- **Task to carry out**
Could you reproduce, word for word, everything below from the line containing "combinational | 0.0877 | 1.36 | 0.169" down to the line containing "after detailed placement,7,r_state[1],r_nmi_epc[14]", with both of those lines included and no others?

# # # # # # #

**src/rtl/int_controller.sv**
```systemverilog
// Interrupt controller: edge-latched NMI plus four level-sensitive IRQs.
// Dispatches at instruction boundaries and supports NMI nesting over IRQ service.
module int_controller #(
  parameter logic [31:0] NMI_VECTOR = 32'h0000_0040,
  parameter logic [31:0] IRQ_BASE   = 32'h0000_0080
) (
  input  logic        clock,
  input  logic        reset,
  input  logic        NON_maskable_interrupt,
  input  logic [3:0]  irq_req,
  input  logic        CPU_busy,
  input  logic        instr_boundary,
  input  logic [31:0] pc_in,
  input  logic        eret,
  input  logic        mask_we,
  input  logic [4:0]  mask_wdata,
  output logic        take_int,
  output logic [31:0] vector,
  output logic        INA,
  output logic [31:0] ret_pc,
  output logic        int_active,
  output logic [2:0]  cause
);

  typedef enum logic [1:0] {
    S_IDLE,
    S_IRQ,
    S_NMI,
    S_NEST
  } state_t;

  state_t      r_state;
  logic        r_nmi_prev;
  logic        r_nmi_pend;
  logic        r_ie;
  logic        r_ie_save;
  logic [3:0]  r_mask;
  logic [31:0] r_epc;
  logic [31:0] r_nmi_epc;
  logic [1:0]  r_irq_idx;
  logic        r_take;
  logic [31:0] r_vec;

  logic        w_nmi_edge;
  logic        w_nmi_req;
  logic [3:0]  w_irq_pend;
  logic        w_irq_any;
  logic [1:0]  w_irq_idx;
  logic        w_ok;
  logic [31:0] w_irq_vec;

  assign w_nmi_edge = NON_maskable_interrupt & ~r_nmi_prev;
  assign w_nmi_req  = r_nmi_pend | w_nmi_edge;
  assign w_irq_pend = irq_req & r_mask & {4{r_ie}};
  assign w_irq_any  = |w_irq_pend;
  // eret owns its cycle; any dispatch waits for the next one
  assign w_ok       = instr_boundary & ~CPU_busy & ~eret;
  assign w_irq_vec  = IRQ_BASE + {26'd0, w_irq_idx, 4'd0};

  // Lowest set index wins among enabled maskable requests
  always_comb begin
    w_irq_idx = 2'd0;
    for (int i = 3; i >= 0; i--) begin
      if (w_irq_pend[i]) w_irq_idx = 2'(i);
    end
  end

  // Service FSM with saved PCs, enable save/restore and dispatch pulse
  always_ff @(posedge clock) begin
    if (reset) begin
      r_state    <= S_IDLE;
      r_nmi_prev <= 1'b0;
      r_nmi_pend <= 1'b0;
      r_ie       <= 1'b0;
      r_ie_save  <= 1'b0;
      r_mask     <= 4'b0000;
      r_epc      <= 32'd0;
      r_nmi_epc  <= 32'd0;
      r_irq_idx  <= 2'd0;
      r_take     <= 1'b0;
      r_vec      <= 32'd0;
    end else begin
      r_nmi_prev <= NON_maskable_interrupt;
      r_take     <= 1'b0;
      r_vec      <= 32'd0;
      if (w_nmi_edge) r_nmi_pend <= 1'b1;
      if (eret) begin
        case (r_state)
          S_IRQ: begin
            r_state <= S_IDLE;
            r_ie    <= r_ie_save;
          end
          S_NMI:   r_state <= S_IDLE;
          S_NEST:  r_state <= S_IRQ;
          default: ;
        endcase
      end else if (w_ok) begin
        case (r_state)
          S_IDLE: begin
            if (w_nmi_req) begin
              r_state    <= S_NMI;
              r_nmi_pend <= 1'b0;
              r_nmi_epc  <= pc_in;
              r_take     <= 1'b1;
              r_vec      <= NMI_VECTOR;
            end else if (w_irq_any) begin
              r_state   <= S_IRQ;
              r_epc     <= pc_in;
              r_irq_idx <= w_irq_idx;
              r_ie_save <= r_ie;
              r_ie      <= 1'b0;
              r_take    <= 1'b1;
              r_vec     <= w_irq_vec;
            end
          end
          S_IRQ: begin
            if (w_nmi_req) begin
              r_state    <= S_NEST;
              r_nmi_pend <= 1'b0;
              r_nmi_epc  <= pc_in;
              r_take     <= 1'b1;
              r_vec      <= NMI_VECTOR;
            end
          end
          default: ;
        endcase
      end
      if (mask_we) {r_ie, r_mask} <= mask_wdata;
    end
  end

  assign take_int   = r_take;
  assign INA        = r_take;
  assign vector     = r_vec;
  assign int_active = (r_state != S_IDLE);
  assign ret_pc     = (r_state == S_NMI || r_state == S_NEST)
                    ? r_nmi_epc : r_epc;

  // Cause reflects the innermost active service
  always_comb begin
    cause = 3'd0;
    case (r_state)
      S_IRQ:   cause = {1'b0, r_irq_idx} + 3'd1;
      S_NMI:   cause = 3'd7;
      S_NEST:  cause = 3'd7;
      default: cause = 3'd0;
    endcase
  end

endmodule

```
**config.mk**
```make
export PLATFORM = sky130hd
export DESIGN_NAME = int_controller
export DESIGN_NICKNAME = d
export VERILOG_FILES = /design/src/rtl/int_controller.sv
export SDC_FILE = /design/constraint.sdc
export NUM_CORES = 1
export LEC_CHECK = 0
export BUFFER_PORTS_ARGS = -buffer_cell sky130_fd_sc_hd__buf_2
export CORE_MARGIN = 5
export CORE_UTILIZATION = 40
export CTS_CLUSTER_SIZE = 8
export DETAILED_ROUTE_END_ITERATION = 12
export REMOVE_ABC_BUFFERS = 1
export SKIP_LAST_GASP = 1
export SYNTH_ARGS = -nofsm -noshare
export SYNTH_HDL_FRONTEND = slang
export SYNTH_SLANG_ARGS = --single-unit
```
**constraint.sdc**
```tcl
create_clock -name clock -period 2.5 [get_ports clock]
set_input_delay 0.5 -clock clock [delete_from_list [all_inputs] [get_ports clock]]
set_output_delay 0.5 -clock clock [all_outputs]
set_load 0.02 [all_outputs]
```
==> impl_metrics.json, run 1 <==
{
  "grt_usage_pct": 16.0,
  "synth_seq_cells": 81,
  "arrival_ns": 1.84,
  "first_pass_iters": 4,
  "grt_overflow": 0,
  "routed.top_layer": "met4",
  "yosysWarningCount": 0,
  "hpwl_um": 6240,
  "setup_viol": 0,
  "cts.sinks": 81,
  "peakVddDrop_mv": 0.251,
  "ant_nets": 0,
  "critical_path_class": "reg2out",
  "finClkSkew_ns": 0.0140,
  "hold_path.class": "in2reg",
  "worstMarginPinSlew_ns": 1.02,
  "drt_iter0_drc": 115,
  "cp_max_fo": 14,
  "pwr_density_cell_nw_per_um2": 562,
  "fmax_mhz": 427,
  "rsz0062_at_grt": "no",
  "cap_violations": 0,
  "rr_startpoint": "r_state[1]",
  "synth_ff_type": "dfxtp_1",
  "post_route_cells_drive_above_1_share_pct": 31.1,
  "period_share_pct": 93.6,
  "post_cts_resized": 0,
  "antenna_cells_inserted": 0,
  "critical_path.top_delay_family": "flip-flops",
  "reg2reg_depth": 7,
  "viasPerCell": 4.96,
  "ys_types": 36,
  "yosysSeqAreaShare_pct": 41.9,
  "place_area_sq_um": 4220,
  "clock_path_buffers": 2,
  "start_util_pct": 41.5,
  "dpl.cell_count": 608,
  "grt_pass1_wl_um": 15100,
  "postCtsHoldBufs": 0,
  "hold_start": "mask_wdata[1]",
  "vias": 3096,
  "worstReg2RegEnd": "r_nmi_epc[14]",
  "design.core.area_sq_um": 9330,
  "syn_to_final_growth_pct": 13.7,
  "die-area_sq_um": 11700,
  "slowest_delay_ns": 0.42,
  "async_flop_share_pct": 0,
  "die_w_um": 108,
  "synth_top_family_by_area": "multiplexers",
  "stdcell_count": 624,
  "clk_latency_ns": 0.35,
  "cp.required_ns": 2.00,
  "whs_ns": 0.387,
  "antenna_found_initial": 0,
  "path_cells": "ha_1, nor2_1, mux2_2, buf_2",
  "met1_length_um": 4340,
  "slew_headroom_pct": 32.1,
  "rows": 35,
  "root_buffer": "clkbuf_8",
  "synth-simple-area-share_pct": 12.4,
  "fp.dieH_um": 108,
  "crit_slowest_cell": "dfxtp_2",
  "end_kind": "output port",
  "synth_mux_area_share_pct": 19.4,
  "numCtsBuffers": 9,
  "postCtsSetupRepairBufs": 0,
  "status": "finished clean",
  "hold_end": "r_mask[1]",
  "htreeDepth": 3,
  "synth_edf_count": 0,
  "synth_xor_area_share_pct": 0,
  "r2r_slack_ns": 0.44,
  "slew_violations": 0,
  "cts_tree": "built",
  "power_leakage_nw": 2.10,
  "nNetsFinal": 543,
  "route.detailed.drc": 0,
  "min_period_ns": 2.34,
  "design_area_sq_um": 4400,
  "final-hold-violation-count": 0,
  "synth.avg_cell_area_sq_um": 9.36,
  "whs_path_depth": 3,
  "synth_fa_ha_area_share_pct": 1.62,
  "synth_compound_area_share_pct": 12.5,
  "crit_path_start_kind": "flip-flop",
  "met3WireLength_um": 634,
  "crit_buf_inv": 1,
  "grt_pass1_vias": 2991,
  "post_drt_wl_per_cell_um": 14.8,
  "gp_congestion": 0.881,
  "portBuffers": 89,
  "ios": 118,
  "grt_max_degree": 44,
  "synth.cell_area_sq_um": 3870,
  "routed-wl-met2_um": 4180,
  "syn_inst": 413,
  "drt-total-wl_um": 9230,
  "clk_pin_slew_ns": 0.09
}
## per-layer routing
metal	GRT usage [%]	vias up
li1	-	1529
met1	22.4	1460
met2	24.6	102
met3	3.82	5
met4	4.87	0
met5	0	-
## flip-flops by register name, indices dropped and copies added, names as in the netlist
name and flops:
r_state 2, r_epc 32, r_nmi_prev 1, r_mask 4, r_irq_idx 2, r_nmi_pend 1
r_ie 1, INA 1, r_nmi_epc 32, r_ie_save 1, vector 4
## cell usage after synthesis, types with 5 or more instances
cell | number | share of area (%)
nand3_1 | 33 | 4.3
dfxtp_1 | 81 | 42
nor2_1 | 44 | 4.3
buf_6 | 7 | 2.0
o21ai_0 | 36 | 4.7
mux2i_1 | 38 | 9.8
inv_1 | 6 | 0.58
clkbuf_1 | 15 | 1.5
buf_4 | 30 | 5.8
mux2_2 | 32 | 9.3
nand2_1 | 8 | 0.78
a21oi_1 | 40 | 5.2
ha_1 | 5 | 1.6
## layout by cell type (no fill, tap or decap), types with 5 or more instances in the layout
cell type  instances
nand2_1            8
nor2_1            44
buf_4             10
o21ai_0           36
nand3_1           33
mux2i_1           38
dfxtp_1           80
mux2_2            32
inv_1              6
clkbuf_8           9
ha_1               5
a21oi_1           40
conb_1            28
buf_2             89
## kinds of logic (layout without fill, tap and decap cells)
kind of cell | after synthesis | count (layout)
simple gates | 102 | 102
buf+inv | 66 | 121
other cells | 1 | 28
mux | 71 | 71
flops | 81 | 81
compound gates | 87 | 87
fa+ha+maj | 5 | 5
## worst reg2reg max path: cells and delay by family (launching register included)
kind | cells | cell delay (ns)
DFF | 1 | 0.52
buffers and inverters | 2 | 0.43
AOI/OAI and AO/OA | 2 | 0.41
adders and majority gates | 1 | 0.29
muxes | 1 | 0.24
and+or+nand+nor | 1 | 0.05
## power by group
group | internal (mW) | leakage (nW) | switching (mW)
sequential | 1.31 | 0.656 | 0.0172
clock | 0.369 | 0.0875 | 0.513
combinational | 0.0877 | 1.36 | 0.169
total | 1.77 | 2.10 | 0.699
## through the flow
step | TNS, ns | util (%) | total power, mW | setup WS [ns]
6_report | 0 | 47.1 | 2.47 | 0.159
3_3_place_gp | 0 | 45.2 | 1.61 | 0.455
5_1_grt | 0 | 47.1 | 2.59 | 0.0690
4_1_cts | 0 | 47.1 | 2.50 | 0.136
3_5_place_dp | 0 | 45.2 | 1.62 | 0.450
2_1_floorplan | -22.12 | - | 1.50 | -0.670
## worst max-delay path by stage
stage,cells after the start,startpoint,to
after floorplan,6,r_state[1],r_nmi_epc[0]
after detailed placement,7,r_state[1],r_nmi_epc[14]
final,4,r_state[1],ret_pc[31]
after global placement,7,r_state[1],r_irq_idx[1]
after global routing,5,r_state[0],ret_pc[31]
after CTS,4,r_state[1],ret_pc[31]
## layout make-up
type | instances | area [sq um]
Clock buffer | 9 | 124
Multi-Input combinational cell | 293 | 1890
Inverter | 6 | 22.5
Sequential cell | 81 | 1620
Clock inverter | 7 | 53.8
Tap cell | 129 | 161
Timing Repair Buffer | 99 | 520
Fill cell | 935 | 4930
Note: power is estimated with default switching activity, not from simulation.
==> inputs of run 2 (changes only) <==
--- a/config.mk
+++ b/config.mk
@@ -14,2 +14,3 @@
 export SKIP_LAST_GASP = 1
+export SLEW_MARGIN = 30
 export SYNTH_ARGS = -nofsm -noshare
==> constraint.sdc (replaced) <==
create_clock -name clock -period 2.5 [get_ports clock]
set_input_delay 0.125 -clock clock [delete_from_list [all_inputs] [get_ports clock]]
set_output_delay 0.125 -clock clock [all_outputs]
set_load 0.02 [all_outputs]
==> run 2 against run 1 <==
  * Critical path depth grew 1
  * Combinational power grew 2%
  * Clock power grew 26%
  * Utilization grew 0.90 points
  * Sequential share of layout area shrank 0.69 points
  * Die area is the same
  * Via count shrank 0.68%
  * First-iteration DRC count grew 46%
  * Global-route usage shrank 0.29 points
  * Sequential cell count is the same
  * Largest cell class unchanged
  * Register-to-register slack gained 0.05 ns
  * Worst hold slack lost 0.36 ns
==> impl_metrics.json, run 2 (synthesized netlist as in run 1, its figures left out) <==
{
  "period_share_pct": 84.7,
  "min_period_ns": 2.12,
  "cts.sinks": 81,
  "numCtsBuffers": 9,
  "pwr_density_cell_nw_per_um2": 602,
  "crit_slowest_cell": "mux2_2",
  "viasPerCell": 4.92,
  "antenna_found_initial": 0,
  "rows": 35,
  "cts_tree": "built",
  "cap_violations": 0,
  "dpl.cell_count": 608,
  "peakVddDrop_mv": 0.293,
  "drt-total-wl_um": 9120,
  "p_total_mw": 2.70,
  "vias": 3075,
  "slew_violations": 0,
  "gp_congestion": 0.762,
  "n_fill_cell": 939,
  "die-area_sq_um": 11700,
  "stdcell_count": 625,
  "post_route_cells_drive_above_1_share_pct": 31.0,
  "antenna_cells_inserted": 0,
  "cp.required_ns": 2.38,
  "setup_viol": 0,
  "rsz0062_at_grt": "no",
  "crit_path_start_kind": "flip-flop",
  "register_area_sq_um": 1620,
  "root_buffer": "clkbuf_8",
  "route.detailed.drc": 0,
  "crit_buf_inv": 2,
  "critical_path.top_delay_family": "buffers and inverters",
  "hold_path.class": "in2reg",
  "syn_to_final_growth_pct": 15.8,
  "drt_iter0_drc": 168,
  "first_pass_iters": 4,
  "cp_max_fo": 34,
  "post_cts_resized": 0,
  "portBuffers": 89,
  "start_util_pct": 41.5,
  "die_w_um": 108,
  "top_regs": "r_epc: 32 flops, r_nmi_epc: 32 flops",
  "critical_path_class": "reg2out",
  "whs_ns": 0.0251,
  "grt_pass1_wl_um": 14500,
  "layout_common_cells": "buf_2, dfxtp_1, nor2_1, a21oi_1, mux2i_1",
  "status": "finished clean",
  "end_kind": "output port",
  "setup-tns-final_ns": 0,
  "clk_latency_ns": 0.34,
  "multiInputGateArea_sq_um": 1890,
  "grt_pass1_vias": 2983,
  "finClkSkew_ns": 0.00569,
  "layout_commonest_cell": "buf_2",
  "path_cells": "buf_4, ha_1, nor2_1, mux2_2, buf_2",
  "clk_pin_slew_ns": 0.08,
  "arrival_ns": 1.99,
  "grt_usage_pct": 15.7,
  "grt_overflow": 0,
  "post_drt_wl_per_cell_um": 14.6,
  "fp.dieH_um": 108,
  "fmax_mhz": 472,
  "power_leakage_nw": 2.15,
  "htreeDepth": 3,
  "nNetsFinal": 544,
  "ios": 118,
  "grt_max_degree": 40,
  "final-hold-violation-count": 0,
  "r2r_slack_ns": 0.49,
  "slowest_delay_ns": 0.37,
  "ant_nets": 0,
  "clock_path_buffers": 2,
  "hpwl_um": 6260,
  "design.core.area_sq_um": 9330
}
run 2: changes by cell type in the layout (fill, tap and decap cells not counted), sizes merged:
cell,change
clkinvlp,-2
clkbuf,+3
dlygate4sd3,+1
clkinv,-1
bufinv,+2
inv,-2
run 2: metal layers:
layer / share of wire, % / GRT usage [%] / up-vias / wire length [um]
met5: 0 / 0 / - / 0
met4: 0.60 / 4.06 / 0 / 55
met3: 6.3 / 4.18 / 2 / 573
met2: 49 / 27.0 / 106 / 4440
met1: 44 / 19.6 / 1437 / 4050
li1: - / - / 1530 / -
run 2: area by class of cell:
cell class | instances | area share (%)
clock buffers | 12 | 3.69
clock inverters | 4 | 1.65
inverters | 6 | 0.503
multi-input cells | 293 | 42.2
flip-flops and latches | 81 | 36.2
well taps | 129 | 3.60
repair buffers | 100 | 12.1
run 2: worst min-delay path: stages:
cell	delay (ns)
buf_2	0.08
mux2i_1	0.06
nor2_1	0.07
run 2: timing repair:
item | in CTS | in global routing
setup buffers | 0 | 0
hold buffers | 1 | 0
hold endpoints to repair | 1 | 0
run 2: final timing paths:
check                 from    endpoint  cells past startpoint
max reg2reg     r_state[0]    r_epc[1]                      7
min          mask_wdata[3]   r_mask[3]                      3
min reg2reg      r_epc[19]   r_epc[19]                      2
max             r_state[1]  ret_pc[31]                      5
run 2: power by group:
part	switching, mW	internal, mW
combinational	0.171	0.0903
sequential	0.0137	1.31
clock	0.465	0.645
total	0.650	2.05
run 2: through the flow:
step	util, %	instance area [sq um]	worst slack [ns]
after floorplan	-	3530	-0.670
after global placement	45.4	4230	0.574
after detailed placement	45.4	4230	0.494
after CTS	48.0	4480	0.354
after global routing	48.0	4480	0.261
final	48.0	4480	0.382
==> inputs of run 3 (changes only) <==
Clock period 2.5 ns to 2.1 ns, I/O delays scaled along.
==> run 3 against run 2 <==
  * Clock power fell by 6%
  * Sequential power rose by 19%
  * Total power rose by 9.3%
  * Critical path depth did not move
  * Largest cell class unchanged
  * Utilization rose by 0.54 points
  * Sequential share of layout area fell by 0.40 points
  * Global-route usage fell by 0.68 points
  * Cell count rose by 1.3%
  * Clock skew rose by 0.0029 ns
  * Worst hold slack got worse by 0.011 ns
==> impl_metrics.json, run 3 (synthesized netlist as in run 1, its figures left out) <==
{
  "status": "finished clean",
  "post_route_cells_drive_above_1_share_pct": 31.2,
  "critical_path_class": "reg2out",
  "period_share_pct": 96.0,
  "arrival_ns": 1.91,
  "htreeDepth": 3,
  "ios": 118,
  "start_util_pct": 41.5,
  "gp_congestion": 0.762,
  "grt_pass1_wl_um": 14200,
  "whs_ns": 0.0138,
  "hpwl_um": 6170,
  "nNetsFinal": 552,
  "clk_latency_ns": 0.34,
  "fmax_mhz": 496,
  "peakVddDrop_mv": 0.298,
  "ant_nets": 0,
  "antenna_found_initial": 0,
  "setup_viol": 0,
  "syn_to_final_growth_pct": 17.1,
  "portBuffers": 89,
  "vias": 3151,
  "p_total_mw": 2.95,
  "cts.sinks": 81,
  "rsz0062_at_grt": "no",
  "fin_ws_ns": 0.0845,
  "grt_max_degree": 43,
  "design.core.area_sq_um": 9330,
  "cp.required_ns": 2.00,
  "postCtsSetupRepairBufs": 0,
  "hold_path.class": "in2reg",
  "route.detailed.drc": 0,
  "root_buffer": "clkbuf_8",
  "end_kind": "output port",
  "top_regs": "r_epc: 32 flops, r_nmi_epc: 32 flops",
  "clk_pin_slew_ns": 0.08,
  "clock_path_buffers": 2,
  "power_leakage_nw": 2.17,
  "grt_overflow": 0,
  "rows": 35,
  "post_drt_wl_per_cell_um": 14.3,
  "slew_violations": 0,
  "cap_violations": 0,
  "setup-tns-final_ns": 0,
  "numCtsBuffers": 9,
  "layout_common_cells": "buf_2, dfxtp_1, nor2_1, a21oi_1, mux2i_1",
  "die-area_sq_um": 11700,
  "crit_path_start_kind": "flip-flop",
  "pwr_density_cell_nw_per_um2": 651,
  "fp.dieH_um": 108,
  "cp_max_fo": 34,
  "grt_pass1_vias": 3057,
  "drt-total-wl_um": 9070,
  "grt_usage_pct": 15.1,
  "min_period_ns": 2.02,
  "dpl.cell_count": 609,
  "final-hold-violation-count": 0,
  "antenna_cells_inserted": 0,
  "stdcell_count": 633,
  "first_pass_iters": 4,
  "die_w_um": 108,
  "layout_commonest_cell": "buf_2",
  "viasPerCell": 4.98,
  "dpl_worst_slack_ns": 0.224,
  "finClkSkew_ns": 0.00859,
  "drt_iter0_drc": 133,
  "cts_tree": "built"
}
## run 3: cell type report
type                    count  area (sq um)
clock buffers              11           151
clock inverters             5          30.0
fillers                   926          4800
multi-input cells         293          1890
flip-flops and latches     81          1620
repair buffers            108           648
inverters                   6          22.5
well taps                 129           161
## run 3: critical path, stage by stage, from the launching register on
cell,delay (ns)
dfxtp_2,0.32
buf_4,0.27
ha_1,0.29
nor2_2,0.18
mux2_2,0.35
buf_2,0.16
## run 3: worst paths after layout
path         startpoint            end  slack, ns  depth (start not counted)
max          r_state[1]     ret_pc[31]       0.08                          5
min           pc_in[26]  r_nmi_epc[26]       0.01                          3
max reg2reg  r_state[0]      r_epc[11]       0.22                          7
min reg2reg   r_epc[26]      r_epc[26]       0.48                          2
## run 3: power by group
group | internal (mW) | switching, mW | total, mW
Combinational | 0.120 | 0.206 | 0.326
Sequential | 1.56 | 0.0157 | 1.58
Clock | 0.488 | 0.555 | 1.04
Total | 2.17 | 0.777 | 2.95
## run 3: metrics by stage
step | cell area, sq um | util [%]
after global placement | 4250 | 45.6
after detailed placement | 4250 | 45.6
final | 4530 | 48.6
after floorplan | 3530 | -
after global routing | 4530 | 48.6
after CTS | 4500 | 48.3
## run 3: repair_timing
item                                    in CTS  in global routing
gates resized for setup                      0                  1
endpoints found under the setup margin       0                  1
hold buffers                                 7                  0
endpoints found under the hold margin        7                  0
## run 3: layer usage
layer | global-route usage [%] | share of wire [%] | routed length [um] | vias up
li1 | - | - | - | 1548
met1 | 18.3 | 44 | 3970 | 1495
met2 | 26.5 | 49 | 4430 | 99
met3 | 2.69 | 6.1 | 551 | 9
met4 | 5.68 | 1.3 | 120 | 0
met5 | 0 | 0 | 0 | -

# # # # # # #

- **Written solution**
combinational | 0.0877 | 1.36 | 0.169
total | 1.77 | 2.10 | 0.699
## through the flow
step | TNS, ns | util (%) | total power, mW | setup WS [ns]
6_report | 0 | 47.1 | 2.47 | 0.159
3_3_place_gp | 0 | 45.2 | 1.61 | 0.455
5_1_grt | 0 | 47.1 | 2.59 | 0.0690
4_1_cts | 0 | 47.1 | 2.50 | 0.136
3_5_place_dp | 0 | 45.2 | 1.62 | 0.450
2_1_floorplan | -22.12 | - | 1.50 | -0.670
## worst max-delay path by stage
stage,cells after the start,startpoint,to
after floorplan,6,r_state[1],r_nmi_epc[0]
after detailed placement,7,r_state[1],r_nmi_epc[14]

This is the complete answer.